When I was younger, I was so afraid of the dark...In fact, I would go into my little sister's room every night, counting on her to protect me with her crazy fierceness. I mean, what monster or alien or intruder wouldn't run, screaming for the hills at the sight of a roly poly 8 year old whose skill in battle was honed over years of playing cello, reading Laura Ingles, and singing in the shower. Terrifying, really...?
All I truly wanted was to not wonder what every bump or scratch or creak might be. I wanted someone to tell me that everything was ok...that I was safe. Maybe that's why little girls love their daddy's...because if they are good dads, then they become our protector, our hero, our savior. They can slay monsters and run off intruders. They draw us close and keep us. To be a little girl in your daddy's arms...
There was such a girl, maybe 3 or 4 years old, last week at the Drip who sat in her dad's lap as he told her a story. She snuggled there, riveted by him, hanging on every word, sucking her thumb in complete peace.

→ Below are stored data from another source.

$ cat config.mk
export PLATFORM = sky130hd
export DESIGN_NAME = lightpen_pot_port
export DESIGN_NICKNAME = d
export VERILOG_FILES = /design/src/lpen_pkg.sv /design/src/beam_if.sv /design/src/beam_counter.sv /design/src/lightpen_pot_port.sv
export SDC_FILE = /design/constraint.sdc
export NUM_CORES = 1
export LEC_CHECK = 0
export ABC_AREA = 1
export BUFFER_PORTS_ARGS = -buffer_cell sky130_fd_sc_hd__buf_2
export CAP_MARGIN = 15
export CORE_MARGIN = 10
export CORE_UTILIZATION = 42
export DETAILED_ROUTE_END_ITERATION = 7
export HOLD_SLACK_MARGIN = 0.15
export SLEW_MARGIN = 15
export SYNTH_ARGS = -nofsm -noshare
export SYNTH_HDL_FRONTEND = slang
export SYNTH_SLANG_ARGS = --single-unit
$ cat constraint.sdc
create_clock -name i_clk -period 3.8 [get_ports i_clk]
set_clock_uncertainty 0.2 [all_clocks]
set_input_delay 0.57 -clock i_clk [delete_from_list [all_inputs] [get_ports i_clk]]
set_output_delay 0.57 -clock i_clk [all_outputs]
set_load 0.05 [all_outputs]
$ cat src/lpen_pkg.sv
// constants for the pen latch and pot port
package lpen_pkg;
  localparam logic [23:0] pot_read_addr = 24'hDFF016;
  localparam logic [23:0] pot_write_addr = 24'hDFF034;
  localparam logic [23:0] beam_upper_addr = 24'hDFF004;
  localparam logic [23:0] beam_lower_addr = 24'hDFF006;
  localparam logic [23:0] plane_ctl_addr = 24'hDFF100;
  localparam logic [23:0] pot0_addr = 24'hDFF012;
  localparam logic [23:0] pot1_addr = 24'hDFF014;
  localparam logic [23:0] line_ctl_addr = 24'hDFF1F0;
  localparam int pen_enable_bit = 3;
  localparam int interlace_bit = 2;
  localparam int start_bit = 0;
  localparam int pin_field_lo = 8;
  localparam int long_frame_bit = 15;
  localparam int num_pins = 4;
  localparam logic [8:0] vblank_end_line = 9'h014;
  localparam logic [8:0] default_lines = 9'h106;
  localparam logic [8:0] default_width = 9'h0E3;
  localparam logic [3:0] pot_hold_lines = 4'h7;
  localparam logic [15:0] ident_bits = 16'h0000; // arbitrary value
endpackage

$ cat src/beam_if.sv
// live beam counter signals passed from counter to top
`timescale 1ns/100ps
interface beam_if;
  logic [8:0] vpos;
  logic [8:0] hpos;
  logic long_frame;
  logic line_start;
  logic vblank_exit;
  modport src (output vpos, hpos, long_frame, line_start, vblank_exit);
  modport dst (input vpos, hpos, long_frame, line_start, vblank_exit);
endinterface

$ cat src/beam_counter.sv
// free running horizontal and vertical beam counter
`timescale 1ns/100ps
module beam_counter
  import lpen_pkg::*;
(
  input wire logic i_clk, // system clock
  input wire logic i_reset, // sync reset
  input wire logic [8:0] i_last_h, // last horizontal count
  input wire logic [8:0] i_last_v, // last line of short frame
  input wire logic i_interlace, // toggle long frame each frame
  beam_if.src b // live beam
);
  logic [8:0] next_h;
  logic [8:0] next_v;
  logic next_lf;
  logic [8:0] frame_end;
  always_comb begin
    frame_end = i_last_v + {8'h00, b.long_frame};
    next_h = b.hpos + 9'h001;
    next_v = b.vpos;
    next_lf = b.long_frame;
    if (b.hpos >= i_last_h) begin
      next_h = 9'h000;
      next_v = b.vpos + 9'h001;
      if (b.vpos >= frame_end) begin
        next_v = 9'h000;
        next_lf = i_interlace ? ~b.long_frame : 1'b0;
      end
    end
  end
  always_ff @(posedge i_clk) begin
    if (i_reset) begin
      b.hpos <= 9'h000;
      b.vpos <= 9'h000;
      b.long_frame <= 1'b0;
      b.line_start <= 1'b0;
      b.vblank_exit <= 1'b0;
    end else begin
      b.hpos <= next_h;
      b.vpos <= next_v;
      b.long_frame <= next_lf;
      b.line_start <= (next_h == 9'h000);
      b.vblank_exit <= (next_h == 9'h000) && (next_v == vblank_end_line);
    end
  end
endmodule

$ cat src/lightpen_pot_port.sv
// pen beam latch and pot i/o port
`timescale 1ns/100ps
module lightpen_pot_port
  import lpen_pkg::*;
#(
  parameter logic [8:0] p_last_v = default_lines, // short frame last line
  parameter logic [8:0] p_last_h = default_width // last horizontal count
)(
  input wire logic i_clk, // 10 MHz clock
  input wire logic i_reset, // sync reset, high
  input wire logic [23:0] i_addr, // register byte address
  input wire logic [15:0] i_wdata, // write data
  input wire logic i_wr, // write strobe
  input wire logic i_rd, // read strobe
  output logic [15:0] o_rdata, // read data, cycle after strobe
  input wire logic i_fire_n, // port 0 fire pin, pen trigger
  input wire logic [num_pins-1:0] i_pot_pin, // pot pin levels
  input wire logic [num_pins-1:0] i_pot_cmp, // cap above threshold
  output logic [num_pins-1:0] o_pot_pin, // pot pin drive level
  output logic [num_pins-1:0] o_pot_oe, // pot pin drive enable
  output logic [num_pins-1:0] o_pot_dump // discharge capacitors
);
  import lpen_pkg::*;
  beam_if beam();
  logic [15:0] plane_ctl;
  logic [8:0] line_ctl;
  logic [7:0] pot_ctl;
  logic frozen;
  logic [15:0] hold_upper;
  logic [15:0] hold_lower;
  logic [1:0] fire_sync;
  logic fire_prev;
  logic [num_pins-1:0] pin_m;
  logic [num_pins-1:0] pin_s;
  logic [num_pins-1:0] cmp_m;
  logic [num_pins-1:0] cmp_s;
  logic [7:0] pot_cnt [num_pins];
  logic [num_pins-1:0] pot_done;
  logic [3:0] reset_lines;
  logic dumping;
  logic [15:0] next_rdata;
  logic [15:0] live_upper;
  logic [15:0] live_lower;
  logic next_frozen;
  logic pen_edge;
  logic pot_go;

  beam_counter u_beam (
    .i_clk(i_clk),
    .i_reset(i_reset),
    .i_last_h(p_last_h),
    .i_last_v(p_last_v),
    .i_interlace(plane_ctl[interlace_bit]),
    .b(beam.src)
  );

  // beam value formatting
  always_comb begin
    live_upper = '0;
    live_upper[long_frame_bit] = beam.long_frame;
    live_upper[0] = beam.vpos[8];
    live_lower = {beam.vpos[7:0], beam.hpos[8:1]};
  end

  // synchronisers for pins
  always_ff @(posedge i_clk) begin
    if (i_reset) begin
      fire_sync <= 2'b11;
      fire_prev <= 1'b1;
      pin_m <= '0;
      pin_s <= '0;
      cmp_m <= '0;
      cmp_s <= '0;
    end else begin
      fire_sync <= {fire_sync[0], i_fire_n};
      fire_prev <= fire_sync[1];
      pin_m <= i_pot_pin;
      pin_s <= pin_m;
      cmp_m <= i_pot_cmp;
      cmp_s <= cmp_m;
    end
  end

  assign pen_edge = fire_prev && !fire_sync[1];

  // pen capture
  always_comb begin
    next_frozen = frozen;
    if (beam.vblank_exit) begin
      next_frozen = 1'b0;
    end else if (!frozen && pen_edge && plane_ctl[pen_enable_bit]) begin
      next_frozen = 1'b1;
    end
  end
  always_ff @(posedge i_clk) begin
    if (i_reset) begin
      frozen <= 1'b0;
      hold_upper <= '0;
      hold_lower <= '0;
    end else begin
      frozen <= next_frozen;
      if (next_frozen && !frozen) begin
        hold_upper <= live_upper;
        hold_lower <= live_lower;
      end
    end
  end

  // registers
  assign pot_go = i_wr && (i_addr == pot_write_addr) && i_wdata[start_bit];
  always_ff @(posedge i_clk) begin
    if (i_reset) begin
      plane_ctl <= '0;
      line_ctl <= p_last_v;
      pot_ctl <= '0;
    end else if (i_wr) begin
      if (i_addr == plane_ctl_addr) begin
        plane_ctl <= i_wdata;
      end
      if (i_addr == pot_write_addr) begin
        pot_ctl <= i_wdata[15:pin_field_lo];
      end
      if (i_addr == line_ctl_addr) begin
        line_ctl <= i_wdata[8:0];
      end
    end
  end

  // pin drive, enable above data in each pair
  for (genvar i = 0; i < num_pins; i++) begin : g_pin
    always_ff @(posedge i_clk) begin
      if (i_reset) begin
        o_pot_oe[i] <= 1'b0;
        o_pot_pin[i] <= 1'b0;
        o_pot_dump[i] <= 1'b0;
      end else begin
        o_pot_oe[i] <= pot_ctl[2*i+1];
        o_pot_pin[i] <= pot_ctl[2*i];
        o_pot_dump[i] <= dumping && !pot_ctl[2*i+1];
      end
    end
    always_ff @(posedge i_clk) begin
      if (i_reset || pot_go) begin
        pot_cnt[i] <= 8'h00;
        pot_done[i] <= 1'b0;
      end else if (beam.line_start && !dumping && !pot_done[i]
                   && !pot_ctl[2*i+1]) begin
        if (cmp_s[i]) begin
          pot_done[i] <= 1'b1;
        end else begin
          pot_cnt[i] <= pot_cnt[i] + 8'h01;
        end
      end
    end
  end

  // pot reset interval counted in lines
  always_ff @(posedge i_clk) begin
    if (i_reset) begin
      reset_lines <= 4'h0;
      dumping <= 1'b0;
    end else if (pot_go) begin
      reset_lines <= 4'h0;
      dumping <= 1'b1;
    end else if (dumping && beam.line_start) begin
      reset_lines <= reset_lines + 4'h1;
      if (reset_lines == pot_hold_lines) begin
        dumping <= 1'b0;
      end
    end
  end

  // read mux; pin order matches control layout
  always_comb begin
    next_rdata = 16'h0000;
    case (i_addr)
      beam_upper_addr: next_rdata = frozen ? hold_upper : live_upper;
      beam_lower_addr: next_rdata = frozen ? hold_lower : live_lower;
      pot_read_addr: begin
        next_rdata = ident_bits;
        for (int k = 0; k < num_pins; k++) begin
          next_rdata[pin_field_lo+2*k+1] = pot_ctl[2*k+1];
          next_rdata[pin_field_lo+2*k] = pin_s[k];
        end
      end
      pot0_addr: next_rdata = {pot_cnt[1], pot_cnt[0]};
      pot1_addr: next_rdata = {pot_cnt[3], pot_cnt[2]};
      plane_ctl_addr: next_rdata = plane_ctl;
      line_ctl_addr: next_rdata = {7'h00, line_ctl};
      default: next_rdata = 16'h0000;
    endcase
  end
  always_ff @(posedge i_clk) begin
    if (i_reset) begin
      o_rdata <= 16'h0000;
    end else begin
      o_rdata <= i_rd ? next_rdata : 16'h0000;
    end
  end

  // checks
  release_at_line_a: assert property (@(posedge i_clk) disable iff (i_reset)
    beam.vblank_exit |=> !frozen)
    else $error("freeze not released at line 20");
  pen_gate_a: assert property (@(posedge i_clk) disable iff (i_reset)
    !frozen && !plane_ctl[pen_enable_bit] && !beam.vblank_exit
    |=> !frozen)
    else $error("pen captured while disabled");
  hold_stable_a: assert property (@(posedge i_clk) disable iff (i_reset)
    frozen && $past(frozen) |-> $stable(hold_lower))
    else $error("held position changed");
  pen_capture_a: assert property (@(posedge i_clk) disable iff (i_reset)
    !frozen && pen_edge && plane_ctl[pen_enable_bit] && !beam.vblank_exit
    |=> frozen && hold_lower == $past(live_lower))
    else $error("capture missed");
  counter_runs_a: assert property (
    @(posedge i_clk) disable iff (i_reset)
    frozen && beam.hpos != p_last_h |=> beam.hpos == $past(beam.hpos) + 9'h001)
    else $error("counter stopped while frozen");
  pot_clear_a: assert property (@(posedge i_clk) disable iff (i_reset)
    pot_go |=> pot_cnt[0] == 8'h00 && dumping)
    else $error("start did not clear counts");
  pin_drive_a: assert property (@(posedge i_clk) disable iff (i_reset)
    i_wr && i_addr == pot_write_addr
    |=> ##1 o_pot_oe[3] == $past(i_wdata[15], 2))
    else $error("right y enable wrong");
  dump_hold_a: assert property (@(posedge i_clk) disable iff (i_reset)
    dumping |-> pot_cnt[1] == 8'h00)
    else $error("count moved during reset interval");
  read_data_a: assert property (@(posedge i_clk) disable iff (i_reset)
    !i_rd |=> o_rdata == 16'h0000)
    else $error("read data outside read cycle");
  cover_capture: cover property (@(posedge i_clk) !frozen ##1 frozen);
  cover_release: cover property (@(posedge i_clk) frozen ##1 !frozen);
  cover_start: cover property (@(posedge i_clk) pot_go);
  cover_button: cover property (@(posedge i_clk)
    o_pot_oe[0] && o_pot_pin[0] && !pin_s[0]);
  cover_count_done: cover property (@(posedge i_clk)
    !pot_done[2] ##1 pot_done[2]);

  // read formatting of the beam position
  upper_format_a: assert property (
    @(posedge i_clk) disable iff (i_reset)
    i_rd && i_addr == beam_upper_addr && !frozen
    |=> o_rdata == {$past(beam.long_frame), 14'h0000, $past(beam.vpos[8])})
    else $error("upper beam read badly formatted");
  lower_format_a: assert property (
    @(posedge i_clk) disable iff (i_reset)
    i_rd && i_addr == beam_lower_addr && !frozen
    |=> o_rdata == {$past(beam.vpos[7:0]), $past(beam.hpos[8:1])})
    else $error("lower beam read badly formatted");
  upper_frozen_a: assert property (
    @(posedge i_clk) disable iff (i_reset)
    i_rd && i_addr == beam_upper_addr && frozen
    |=> o_rdata == $past(hold_upper))
    else $error("upper read not frozen");
  lower_frozen_a: assert property (
    @(posedge i_clk) disable iff (i_reset)
    i_rd && i_addr == beam_lower_addr && frozen
    |=> o_rdata == $past(hold_lower))
    else $error("lower read not frozen");

  // capture arming and single capture per frame
  second_trig_a: assert property (
    @(posedge i_clk) disable iff (i_reset)
    frozen && !beam.vblank_exit |=> frozen && $stable(hold_upper))
    else $error("later trigger moved the capture");
  rearm_capture_a: assert property (
    @(posedge i_clk) disable iff (i_reset)
    beam.vblank_exit ##1
    (pen_edge && plane_ctl[pen_enable_bit] && !beam.vblank_exit)
    |=> frozen)
    else $error("capture not rearmed after blanking");
  plane_write_a: assert property (
    @(posedge i_clk) disable iff (i_reset)
    i_wr && i_addr == plane_ctl_addr |=> plane_ctl == $past(i_wdata))
    else $error("plane control write lost");

  // pot control register and pins
  pot_lock_a: assert property (
    @(posedge i_clk) disable iff (i_reset)
    !(i_wr && i_addr == pot_write_addr) |=> $stable(pot_ctl))
    else $error("pot control changed without write");
  ident_bits_a: assert property (
    @(posedge i_clk) disable iff (i_reset)
    i_rd && i_addr == pot_read_addr |=> o_rdata[7:0] == ident_bits[7:0])
    else $error("identification bits wrong");
  pin_sense_a: assert property (
    @(posedge i_clk) disable iff (i_reset)
    i_rd && i_addr == pot_read_addr |=> o_rdata[8] == $past(pin_s[0]))
    else $error("pin level not returned");
  enable_drive_a: assert property (
    @(posedge i_clk) disable iff (i_reset)
    pot_ctl[1]
    |=> o_pot_oe[0] && o_pot_pin[0] == $past(pot_ctl[0]) && !o_pot_dump[0])
    else $error("enabled pin not driven");
  driven_hold_a: assert property (
    @(posedge i_clk) disable iff (i_reset)
    pot_ctl[3] && !pot_go |=> $stable(pot_cnt[1]))
    else $error("driven pin still counting");
  dump_input_a: assert property (
    @(posedge i_clk) disable iff (i_reset)
    dumping && !pot_ctl[7] |=> o_pot_dump[3])
    else $error("input pin not discharged");

  // pot counters
  go_dump_a: assert property (
    @(posedge i_clk) disable iff (i_reset)
    pot_go |=> dumping && reset_lines == 4'h0)
    else $error("start did not begin reset interval");
  count_step_a: assert property (
    @(posedge i_clk) disable iff (i_reset)
    beam.line_start && !dumping && !pot_done[2] && !pot_ctl[5]
    && !cmp_s[2] && !pot_go
    |=> pot_cnt[2] == $past(pot_cnt[2]) + 8'h01)
    else $error("count did not advance");
  count_hold_a: assert property (
    @(posedge i_clk) disable iff (i_reset)
    pot_done[3] && !pot_go |=> $stable(pot_cnt[3]))
    else $error("count moved after threshold");
  port_count_a: assert property (
    @(posedge i_clk) disable iff (i_reset)
    i_rd && i_addr == pot1_addr
    |=> o_rdata == {$past(pot_cnt[3]), $past(pot_cnt[2])})
    else $error("pot count read wrong");
endmodule

==> impl_metrics.py <==
metrics = {
    "placement": {
        "hpwl_microns": 13900,
        "portBuffers": 80,
        "dpl_cell_area_sq_um": 7800,
        "gp_congestion": 0.839,
    },
    "critical_path": {
        "crit_path_start": "u_beam.b.line_start",
        "reg2reg_to": "pot_cnt[1][5]",
        "reg2regPathDepth": 4,
        "endpoint": "pot_cnt[1][5]",
        "cpPeakStageDelay_ns": 0.82,
        "cp_data_required_time_ns": 3.65,
        "arrival_ns": 2.16,
        "path_cells": "inv_1 -> nor2_1 -> nand3_1 -> o21ai_0",
        "crit_path_start_kind": "flip-flop",
        "worst-path-buf-inv": 1,
        "cp_num_cells": 4,
        "crit_family": "compound AO/OA/AOI/OAI gates",
        "cp-end-kind": "flip-flop",
        "critical_path_class": "flip-flop to flip-flop",
        "cp_max_fo": 8,
        "r2r-start": "u_beam.b.line_start",
        "slowest_stage": "o21ai_0",
        "reg2reg_slack_ns": 1.49,
    },
    "cts": {
        "cts_made_buffers": 17,
        "postCtsSetupRepairBufs": 0,
        "cts_root_buffer": "clkbuf_16",
        "cts_max_level": 4,
        "worstSkewPairLatency_ns": 0.43,
        "path_clk_slew_ns": 0.07,
        "cts_tree": "yes",
        "clock_sinks": 161,
        "cts_max_path_buffers": 2,
    },
    "global_route": {
        "grt_max_degree": 53,
        "overflow": 0,
        "grt_pass1_wl_microns": 29900,
        "antenna_found_initial": 0,
        "grtUsageMet1": 0.210,
        "met3_usage": 0.0340,
        "busiest_layer": "met2",
        "grt_use_met2": 0.285,
        "grt_pass1_vias": 5807,
        "grt_util_all_layers": 0.167,
    },
    "layout": {
        "fillerInstances": 1638,
        "finish.net_count": 1072,
        "drive_above_1_share": 0.163,
        "stdcell_area_sq_um": 8470,
        "antenna_cells": 0,
        "area_growth_syn_to_layout_pct": 17.1,
    },
    "logic_synthesis": {
        "ys_types": 44,
        "synthMuxAreaShare": 0,
        "synth_top_area_share": 0.357,
        "yosys_warnings": 0,
        "ys_seq_elements": 161,
        "yosys.area.top_type": "dfxtp_1",
        "synth_xor_area_frac": 0.0327,
        "synth_compound_area_frac": 0.112,
        "syn-num-nets": 986,
        "yosysMostFrequentCell": "nand2_1",
        "netlist_area_sq_um": 7230,
        "synth_top_family_by_area": "simple AND/OR/NAND/NOR gates",
        "postSynth.asyncResetShare": 0,
        "yosys.area_share.simple": 0.272,
        "yosys.area_share.adder": 0.0138,
        "syn_avg_cell_area_sq_um": 7.82,
        "synth_edf_count": 32,
        "synth.yosys.seq_area_share": 0.490,
        "syn_inst": 925,
        "synth.area.top_cells": "dfxtp_1 36%, edfxtp_1 13%, nand2_1 8.6%",
        "synth_common_cells": "166 x nand2_1, 153 x nor2_1, 129 x dfxtp_1, 104 x inv_1, 70 x o21ai_0",
        "synthFlopType": "dfxtp_1",
    },
    "power_and_ir_drop": {
        "p_sw_frac": 0.240,
        "p_comb_frac": 0.052,
        "power_frac_seq": 0.498,
        "power_switching_uw": 879,
        "p_clk_frac": 0.450,
        "internal_power_mw": 2.78,
        "p_per_area_nw_per_um2": 432,
        "p_leak_nw": 3.66,
        "ir_worst_vdd_mv": 0.359,
        "finalPower_mw": 3.66,
    },
    "floorplanning": {
        "row_count": 47,
        "dieArea_sq_um": 22900,
        "start_util": 0.432,
        "core_sq_um": 16800,
        "fp.dieH_microns": 151,
        "io_pins": 81,
        "dieWidth_microns": 151,
    },
    "detailed_routing": {
        "dr.first_iter.drc_count": 362,
        "drt-pass1-iter-count": 5,
        "drc_errors": 0,
        "via_per_inst": 4.84,
        "vias": 6016,
        "totalWireLength_microns": 18500,
        "wl_per_cell_microns": 14.9,
        "drtAntennaViolNets": 0,
    },
    "timing": {
        "finalCritPeriodShare": 0.608,
        "rsz0062_at_grt": "false",
        "fin_setup_tns_ns": 0,
        "min_period_ns": 2.31,
        "finalSetupViolations": 0,
        "slew_headroom": 0.318,
        "finalMaxSlewViolations": 0,
        "tightest_slew_ns": 1.01,
        "hold_viol_final": 0,
        "fmax_mhz": 433,
    },
    "outcome": {
        "status": "finished clean",
    },
    "run": {
        "drv_cap": 0,
    },
    "worst_hold_path": {
        "hold_path.class": "primary input to flip-flop",
    },
}
## cell usage in the layout (no fill, tap or decap), types with 4 or more instances in the layout
master	synthesis	final
clkbuf_16	0	19
nand4_1	12	12
nand3_2	4	4
o21ai_0	70	69
xor2_1	21	21
o211ai_1	10	10
a21oi_1	56	56
a211oi_1	4	4
o21ai_1	5	6
dfxtp_1	129	129
xnor2_1	6	6
nand2_2	9	9
buf_2	5	80
nand2_1	166	166
inv_2	7	7
buf_4	1	5
ha_1	8	8
dlygate4sd3_1	0	9
inv_6	0	5
nor2_2	6	6
nor3_1	12	12
inv_1	104	104
nand3_1	52	52
nor2_1	153	153
edfxtp_1	32	32
nor2_4	7	7
## worst min-delay path by stage
stage                        to  cells after the start  slack [ns]  startpoint
floorplan              cmp_s[0]                      2        0.19    cmp_m[0]
detailed placement     pin_s[0]                      2        0.20    pin_m[0]
finish              line_ctl[1]                      3        0.17  i_wdata[1]
global placement       pin_s[0]                      2        0.20    pin_m[0]
CTS                 line_ctl[1]                      3        0.16  i_wdata[1]
global route        line_ctl[1]                      3        0.19  i_wdata[1]
## worst reg2reg max path, stage by stage (launching register included)
cell and delay [ns]:
dfxtp_1 0.33, inv_1 0.04, nor2_1 0.39, nand3_1 0.15, o21ai_0 0.82
## routing by layer
layer | share of wire | vias to the layer above
met5 | 0 | -
met4 | 0.0082 | 0
met3 | 0.040 | 9
met2 | 0.50 | 89
met1 | 0.46 | 2760
li1 | - | 3158
## metrics by stage
step	std cells	util	setup WS, ns	hold WS (ns)
finish	1243	0.505	1.49	0.170
global route	1243	0.505	1.32	0.194
CTS	1242	0.505	1.41	0.156
detailed placement	1202	0.466	1.08	0.196
global placement	1202	0.466	1.11	0.196
floorplan	925	-	1.49	0.188
## logic make-up after synthesis
group	after synthesis
AOI/OAI and AO/OA	151
adders and majority gates	8
buffers and inverters	141
and+or+nand+nor	436
DFF	161
other	1
xor gates and xnor gates	27
## cell type report
cell class | instances | area (sq um) | area share
tap | 220 | 275 | 0.0325
sequential | 161 | 3540 | 0.418
inverter | 113 | 428 | 0.0505
clock inverter | 12 | 93.8 | 0.0111
multi-input combinational | 623 | 3120 | 0.368
clock buffer | 19 | 475 | 0.0561
timing repair buffer | 95 | 533 | 0.0629
## what timing repair did
action,4_1_cts,5_1_grt
hold buffers,9,0
setup endpoints to repair,0,0
endpoints found under the hold margin,9,0
resized for setup,0,0
## registers in the layout (all words and copies together), names as in the netlist, 8 cells and up
name,flops
hold_lower,16
line_ctl,9
o_rdata,16
plane_ctl,16
pot_cnt,32
pot_ctl,8
u_beam.b.hpos,9
u_beam.b.vpos,9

It was a lovely picture of what I long for with the Lord...to draw near, riveted by Him, hanging on His every word, in complete peace.
I remember during a particularly tumultuous time in my life, I lay in my bed and sobbed...It is Well with My Soul played in the background. At that moment, I truly felt that I was under His wings, close to His heart. I was safe.
When my faith fails and the dark becomes frightening again, the Lord, in great grace and faithfulness, still welcomes me back with strong arms.
He is God, and He, oddly enough, longs to hold us in those arms. He longs to hide us beneath His wings. He longs to be our refuge. When the world is shaken and nothing stands, I will run into Your hands...O that He might be the one we hold to as our protector, our hero, our Savior. His love is great, and love never fails...in Him, the dark isn't dark anymore.